La Silodosina si usa nella cura dell’ipertrofia prostatica benigna.

 

Che cos’è la Silodosina?

La Silodosina opera rilassando i muscoli della prostata e della vescica, collaborando così a migliorare il flusso dell’urina e a minimizzare i sintomi dell’ipertrofia prostatica benigna.

 

Come si prende la Silodosina?

La Silodosina si prende per bocca, ai pasti, di solito in forma di capsule.

 

Effetti collaterali della Silodosina

In rari casi la Silodosina può provocare erezioni prolungate e dolorose. Tra gli altri suoi eventuali effetti collaterali troviamo anche:

capogiri

disturbi nella sfera sessuale

 

È meglio avvertire immediatamente un dottore in presenza di:

rash

orticaria

prurito

problemi respiratori o di deglutizione

sensazione di oppressione al petto

gonfiore di bocca, viso, labbra o lingua

urine scure

svenimenti

erezione prolungata e dolorosa

capogiri gravi o continui

lividi

Ittero

 

Avvertenze

Il medicinale può alterare le capacità di guida o di manovrare macchinari pericolosi, principalmente se preso con alcolici o con certi altri medicinali. Inoltre, può provocare capogiri e svenimenti quando ci si alza rapidamente, effetto che può essere aggravato da alcol, caldo, attività fisica e febbre.

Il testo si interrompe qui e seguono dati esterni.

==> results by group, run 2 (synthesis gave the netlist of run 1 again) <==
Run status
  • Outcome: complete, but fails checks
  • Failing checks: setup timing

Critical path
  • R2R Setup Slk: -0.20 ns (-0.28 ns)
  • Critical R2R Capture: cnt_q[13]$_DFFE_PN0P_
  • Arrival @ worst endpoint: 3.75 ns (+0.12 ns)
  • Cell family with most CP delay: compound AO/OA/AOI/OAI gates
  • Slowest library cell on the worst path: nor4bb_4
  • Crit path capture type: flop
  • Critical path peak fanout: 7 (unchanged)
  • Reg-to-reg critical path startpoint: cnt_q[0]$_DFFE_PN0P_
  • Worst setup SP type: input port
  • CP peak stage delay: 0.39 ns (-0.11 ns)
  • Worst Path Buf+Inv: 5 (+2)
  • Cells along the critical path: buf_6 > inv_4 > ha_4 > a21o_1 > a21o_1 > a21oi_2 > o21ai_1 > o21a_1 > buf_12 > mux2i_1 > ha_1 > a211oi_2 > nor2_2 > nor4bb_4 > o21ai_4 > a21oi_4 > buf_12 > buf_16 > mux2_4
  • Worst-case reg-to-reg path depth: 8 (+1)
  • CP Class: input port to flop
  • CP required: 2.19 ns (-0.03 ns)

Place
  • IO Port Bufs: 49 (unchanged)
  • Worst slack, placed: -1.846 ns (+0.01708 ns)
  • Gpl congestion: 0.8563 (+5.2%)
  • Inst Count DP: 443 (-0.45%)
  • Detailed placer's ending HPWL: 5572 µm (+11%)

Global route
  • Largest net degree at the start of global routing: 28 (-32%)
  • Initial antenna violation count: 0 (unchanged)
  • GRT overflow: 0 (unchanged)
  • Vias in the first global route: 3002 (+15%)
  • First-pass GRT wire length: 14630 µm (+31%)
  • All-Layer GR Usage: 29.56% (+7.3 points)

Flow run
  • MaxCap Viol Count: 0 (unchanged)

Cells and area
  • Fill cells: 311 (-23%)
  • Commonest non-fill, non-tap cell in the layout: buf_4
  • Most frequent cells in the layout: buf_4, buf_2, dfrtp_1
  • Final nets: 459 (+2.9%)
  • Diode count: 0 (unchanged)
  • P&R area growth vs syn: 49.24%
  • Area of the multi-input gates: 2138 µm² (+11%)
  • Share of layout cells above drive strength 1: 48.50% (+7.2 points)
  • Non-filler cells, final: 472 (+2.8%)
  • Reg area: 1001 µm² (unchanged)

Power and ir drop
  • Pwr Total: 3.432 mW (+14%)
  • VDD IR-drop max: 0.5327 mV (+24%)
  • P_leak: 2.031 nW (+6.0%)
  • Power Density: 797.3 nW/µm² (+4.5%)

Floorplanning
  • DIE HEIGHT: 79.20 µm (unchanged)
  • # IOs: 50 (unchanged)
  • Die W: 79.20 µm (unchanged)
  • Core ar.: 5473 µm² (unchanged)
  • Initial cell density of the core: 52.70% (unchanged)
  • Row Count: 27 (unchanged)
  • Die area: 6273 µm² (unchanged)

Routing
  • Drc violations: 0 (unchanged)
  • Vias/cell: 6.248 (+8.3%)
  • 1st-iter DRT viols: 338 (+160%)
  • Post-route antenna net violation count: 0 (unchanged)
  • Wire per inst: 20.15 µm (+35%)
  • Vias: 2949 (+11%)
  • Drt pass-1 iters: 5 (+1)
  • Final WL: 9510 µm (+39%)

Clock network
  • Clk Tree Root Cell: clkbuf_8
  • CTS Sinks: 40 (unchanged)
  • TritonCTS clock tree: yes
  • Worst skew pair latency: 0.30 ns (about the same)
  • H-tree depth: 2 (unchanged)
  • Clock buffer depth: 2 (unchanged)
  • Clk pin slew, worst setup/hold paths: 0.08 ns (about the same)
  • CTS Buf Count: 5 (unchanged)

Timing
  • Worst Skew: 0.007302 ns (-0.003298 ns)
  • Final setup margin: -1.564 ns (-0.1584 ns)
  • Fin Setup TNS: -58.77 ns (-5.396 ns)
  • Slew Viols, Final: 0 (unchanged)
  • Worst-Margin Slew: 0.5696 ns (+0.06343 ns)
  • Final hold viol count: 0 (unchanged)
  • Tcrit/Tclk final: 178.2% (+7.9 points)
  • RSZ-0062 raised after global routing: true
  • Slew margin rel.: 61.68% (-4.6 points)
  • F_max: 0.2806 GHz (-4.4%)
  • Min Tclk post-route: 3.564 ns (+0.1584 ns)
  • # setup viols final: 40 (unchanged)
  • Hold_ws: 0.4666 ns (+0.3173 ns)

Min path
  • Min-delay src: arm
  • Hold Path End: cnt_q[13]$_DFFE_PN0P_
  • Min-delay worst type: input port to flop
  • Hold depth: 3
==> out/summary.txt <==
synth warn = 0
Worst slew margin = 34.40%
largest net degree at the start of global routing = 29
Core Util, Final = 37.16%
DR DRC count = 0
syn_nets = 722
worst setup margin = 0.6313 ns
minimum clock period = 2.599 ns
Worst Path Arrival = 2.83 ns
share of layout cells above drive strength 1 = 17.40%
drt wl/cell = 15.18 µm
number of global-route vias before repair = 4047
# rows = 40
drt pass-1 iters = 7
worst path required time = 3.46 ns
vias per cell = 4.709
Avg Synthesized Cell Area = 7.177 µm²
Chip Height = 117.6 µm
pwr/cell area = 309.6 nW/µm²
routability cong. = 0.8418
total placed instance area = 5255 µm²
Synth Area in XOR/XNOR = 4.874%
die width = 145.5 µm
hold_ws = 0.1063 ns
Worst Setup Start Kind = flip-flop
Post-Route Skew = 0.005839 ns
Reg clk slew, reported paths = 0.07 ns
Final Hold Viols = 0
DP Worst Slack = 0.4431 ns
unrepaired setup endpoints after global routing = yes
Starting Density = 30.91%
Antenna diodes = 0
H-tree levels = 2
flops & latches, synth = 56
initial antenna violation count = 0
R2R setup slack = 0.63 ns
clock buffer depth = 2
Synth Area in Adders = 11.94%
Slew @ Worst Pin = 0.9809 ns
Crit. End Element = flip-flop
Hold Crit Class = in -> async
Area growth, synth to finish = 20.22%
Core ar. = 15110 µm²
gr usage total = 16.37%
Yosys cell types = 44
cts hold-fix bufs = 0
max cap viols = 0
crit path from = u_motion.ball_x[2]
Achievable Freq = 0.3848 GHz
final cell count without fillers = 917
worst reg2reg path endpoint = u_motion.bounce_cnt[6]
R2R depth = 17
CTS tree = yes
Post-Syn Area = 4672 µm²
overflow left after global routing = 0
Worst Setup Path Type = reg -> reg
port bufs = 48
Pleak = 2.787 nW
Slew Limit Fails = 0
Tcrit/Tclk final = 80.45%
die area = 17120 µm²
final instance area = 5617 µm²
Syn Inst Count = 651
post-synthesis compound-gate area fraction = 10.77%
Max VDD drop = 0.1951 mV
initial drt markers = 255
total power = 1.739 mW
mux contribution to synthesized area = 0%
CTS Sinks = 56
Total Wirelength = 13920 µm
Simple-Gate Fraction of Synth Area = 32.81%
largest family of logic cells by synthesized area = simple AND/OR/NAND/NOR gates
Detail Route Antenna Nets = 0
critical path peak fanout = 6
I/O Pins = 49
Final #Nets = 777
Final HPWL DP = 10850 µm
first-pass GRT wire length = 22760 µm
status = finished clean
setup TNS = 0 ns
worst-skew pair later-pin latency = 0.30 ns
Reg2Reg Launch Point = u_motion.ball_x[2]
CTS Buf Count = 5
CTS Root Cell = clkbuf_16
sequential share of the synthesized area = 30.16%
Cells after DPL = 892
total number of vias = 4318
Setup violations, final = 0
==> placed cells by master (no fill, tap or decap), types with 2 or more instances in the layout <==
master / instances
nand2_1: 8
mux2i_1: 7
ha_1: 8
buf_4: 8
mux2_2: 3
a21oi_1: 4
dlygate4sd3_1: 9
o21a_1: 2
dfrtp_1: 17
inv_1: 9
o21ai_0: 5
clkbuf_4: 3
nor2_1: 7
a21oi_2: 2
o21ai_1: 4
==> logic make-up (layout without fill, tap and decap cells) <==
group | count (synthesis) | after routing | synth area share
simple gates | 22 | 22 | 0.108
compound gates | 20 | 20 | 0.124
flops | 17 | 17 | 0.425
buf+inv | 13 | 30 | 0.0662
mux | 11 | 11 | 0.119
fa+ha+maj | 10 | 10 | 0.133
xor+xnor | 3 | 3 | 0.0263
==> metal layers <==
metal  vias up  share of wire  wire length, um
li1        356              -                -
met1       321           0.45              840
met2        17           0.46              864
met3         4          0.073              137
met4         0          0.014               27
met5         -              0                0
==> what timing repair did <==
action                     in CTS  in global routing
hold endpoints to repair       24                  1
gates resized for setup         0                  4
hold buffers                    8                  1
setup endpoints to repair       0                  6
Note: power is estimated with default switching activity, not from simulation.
--- src/rtl/harmonic_sequencer_pkg.sv ---
// Shared types and defaults for the additive-oscillator harmonic phase sequencer.
package harmonic_sequencer_pkg;

    localparam int unsigned DefaultPosWidth  = 16;
    localparam int unsigned DefaultHarmWidth = 8;

    typedef enum logic [1:0] {
        StIdle  = 2'd0,
        StCalc  = 2'd1,
        StDrain = 2'd2
    } hs_state_e;

    // Half of the phase range: an increment at or above this aliases.
    function automatic logic [63:0] nyquist_threshold(input int unsigned width);
        return 64'(1) << (width - 1);
    endfunction

endpackage

--- src/rtl/harmonic_sequencer.sv ---
// Per-sample harmonic phase sequencer: read-modify-writes each harmonic's phase position in an
// external RAM and streams the updated positions to the sine-lookup/mix stage.
module harmonic_sequencer
    import harmonic_sequencer_pkg::*;
#(
    parameter int unsigned POS_WIDTH  = DefaultPosWidth,
    parameter int unsigned HARM_WIDTH = DefaultHarmWidth
) (
    input  logic                  clk,
    input  logic                  reset_n,
    input  logic                  sample_strobe,
    input  logic [POS_WIDTH-1:0]  freq,
    input  logic [HARM_WIDTH-1:0] harm_count,
    input  logic                  phase_sync,
    output logic [HARM_WIDTH-1:0] ram_addr,
    output logic [POS_WIDTH-1:0]  ram_din,
    output logic                  ram_we,
    input  logic [POS_WIDTH-1:0]  ram_dout,
    output logic [POS_WIDTH-1:0]  out_pos,
    output logic [HARM_WIDTH-1:0] out_harm,
    output logic                  out_valid,
    output logic                  out_last,
    input  logic                  out_ready,
    output logic                  busy,
    output logic                  overrun
);

    localparam int unsigned SumWidth = POS_WIDTH + 2;
    localparam logic [SumWidth-1:0] NyqLimit = SumWidth'(nyquist_threshold(POS_WIDTH));

    hs_state_e             r_state;
    logic [POS_WIDTH-1:0]  r_freq;
    logic [HARM_WIDTH-1:0] r_harm_count;
    logic                  r_sync;
    logic [HARM_WIDTH-1:0] r_h;
    logic [POS_WIDTH:0]    r_inc;
    logic [POS_WIDTH-1:0]  r_out_pos;
    logic [HARM_WIDTH-1:0] r_out_harm;
    logic                  r_out_valid;
    logic                  r_out_last;
    logic                  r_overrun;

    hs_state_e             w_state_next;
    logic [POS_WIDTH-1:0]  w_freq_next;
    logic [HARM_WIDTH-1:0] w_harm_count_next;
    logic                  w_sync_next;
    logic [HARM_WIDTH-1:0] w_h_next;
    logic [POS_WIDTH:0]    w_inc_next;
    logic [POS_WIDTH-1:0]  w_out_pos_next;
    logic [HARM_WIDTH-1:0] w_out_harm_next;
    logic                  w_out_valid_next;
    logic                  w_out_last_next;

    logic                  w_busy;
    logic                  w_out_free;
    logic                  w_calc_fire;
    logic [POS_WIDTH-1:0]  w_base;
    logic [POS_WIDTH-1:0]  w_new_pos;
    logic [SumWidth-1:0]   w_inc_sum;
    logic [HARM_WIDTH-1:0] w_h_final;
    logic                  w_last;

    assign w_busy      = (r_state != StIdle);
    assign w_out_free  = !r_out_valid || out_ready;
    assign w_calc_fire = (r_state == StCalc) && w_out_free;

    assign w_base    = r_sync ? '0 : ram_dout;
    assign w_new_pos = w_base + r_inc[POS_WIDTH-1:0];

    // The increment of the next harmonic decides whether this one closes the frame.
    assign w_inc_sum = SumWidth'(r_inc) + SumWidth'(r_freq);
    assign w_h_final = r_harm_count - HARM_WIDTH'(1);
    assign w_last    = (r_h == w_h_final) || (w_inc_sum >= NyqLimit);

    assign ram_addr = r_h;
    assign ram_din  = (r_state == StCalc) ? w_new_pos : '0;
    assign ram_we   = w_calc_fire;

    assign out_pos   = r_out_pos;
    assign out_harm  = r_out_harm;
    assign out_valid = r_out_valid;
    assign out_last  = r_out_last;
    assign busy      = w_busy;
    assign overrun   = r_overrun;

    always_comb begin
        w_state_next      = r_state;
        w_freq_next       = r_freq;
        w_harm_count_next = r_harm_count;
        w_sync_next       = r_sync;
        w_h_next          = r_h;
        w_inc_next        = r_inc;
        w_out_pos_next    = r_out_pos;
        w_out_harm_next   = r_out_harm;
        w_out_valid_next  = r_out_valid && !out_ready;
        w_out_last_next   = r_out_last;

        unique case (r_state)
            StIdle: begin
                if (sample_strobe && (harm_count != '0)) begin
                    w_freq_next       = freq;
                    w_harm_count_next = harm_count;
                    w_sync_next       = phase_sync;
                    w_h_next          = '0;
                    w_inc_next        = {1'b0, freq};
                    w_state_next      = StCalc;
                end
            end
            StCalc: begin
                if (w_out_free) begin
                    w_out_pos_next   = w_new_pos;
                    w_out_harm_next  = r_h;
                    w_out_valid_next = 1'b1;
                    w_out_last_next  = w_last;
                    if (w_last) begin
                        w_state_next = StDrain;
                    end else begin
                        w_h_next   = r_h + HARM_WIDTH'(1);
                        w_inc_next = w_inc_sum[POS_WIDTH:0];
                    end
                end
            end
            StDrain: begin
                if (r_out_valid && out_ready) begin
                    w_state_next = StIdle;
                end
            end
            default: w_state_next = StIdle;
        endcase
    end

    always_ff @(posedge clk or negedge reset_n) begin
        if (!reset_n) begin
            r_state      <= StIdle;
            r_freq       <= '0;
            r_harm_count <= '0;
            r_sync       <= 1'b0;
            r_h          <= '0;
            r_inc        <= '0;
            r_out_pos    <= '0;
            r_out_harm   <= '0;
            r_out_valid  <= 1'b0;
            r_out_last   <= 1'b0;
            r_overrun    <= 1'b0;
        end else begin
            r_state      <= w_state_next;
            r_freq       <= w_freq_next;
            r_harm_count <= w_harm_count_next;
            r_sync       <= w_sync_next;
            r_h          <= w_h_next;
            r_inc        <= w_inc_next;
            r_out_pos    <= w_out_pos_next;
            r_out_harm   <= w_out_harm_next;
            r_out_valid  <= w_out_valid_next;
            r_out_last   <= w_out_last_next;
            r_overrun    <= sample_strobe && w_busy;
        end
    end

endmodule
--- config.mk ---
export PLATFORM = sky130hd
export DESIGN_NAME = harmonic_sequencer
export DESIGN_NICKNAME = d
export VERILOG_FILES = /design/src/rtl/harmonic_sequencer_pkg.sv /design/src/rtl/harmonic_sequencer.sv
export SDC_FILE = /design/constraint.sdc
export NUM_CORES = 1
export LEC_CHECK = 0
export CORE_MARGIN = 5
export CORE_UTILIZATION = 43
export CTS_BUF_LIST = sky130_fd_sc_hd__clkbuf_8
export CTS_CLUSTER_SIZE = 28
export DETAILED_ROUTE_END_ITERATION = 10
export GPL_TIMING_DRIVEN = 0
export HOLD_SLACK_MARGIN = 0.08
export PLACE_DENSITY = 0.69
export SLEW_MARGIN = 10
export SYNTH_ARGS = -nofsm -noshare
export SYNTH_HDL_FRONTEND = slang
export SYNTH_SLANG_ARGS = --single-unit
export TNS_END_PERCENT = 10
--- constraint.sdc ---
create_clock -name clk -period 3.21 [get_ports clk]
set_input_delay 0.642 -clock clk [delete_from_list [all_inputs] [get_ports clk]]
set_output_delay 0.642 -clock clk [all_outputs]
set_load 0.02 [all_outputs]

La Silodosina non si deve prendere in presenza di seri disturbi ai reni o al fegato e se si è in cura con un altro alfa bloccante, ketoconazolo, boceprevir, claritromicina, cobicistat, ciclosporina, itraconazolo, nefazodone, posaconazolo, ritonavir, telaprevir, o telitromicina

Prima di cominciare la cura è anche fondamentale avvertire il dottore:

di probabili allergie al principio attivo, ai suoi eccipienti o a ogni altro medicinale o cibo

degli altri farmaci, dei fitoterapici e degli integratori che si stanno prendendo, nello specifico alfa bloccanti, inibitori della fosfodiesterasi, medicinali per la pressione elevata, antifungini azolici, claritromicina, cobicistat, ciclosporina, diltiazem, eritromicina, nefazodone, probenecid, inibitori della proteasi, telitromicina, acido valproico o verapamil

se si soffre (o si ha sofferto) di disturbi renali o epatici, tumore alla prostata o disturbi di pressione

se si ha in programma un intervento chirurgico agli occhi

in presenza di gravidanza o allattamento al seno

È anche fondamentale avvertire dottori, chirurghi e dentisti che si prende silodosina.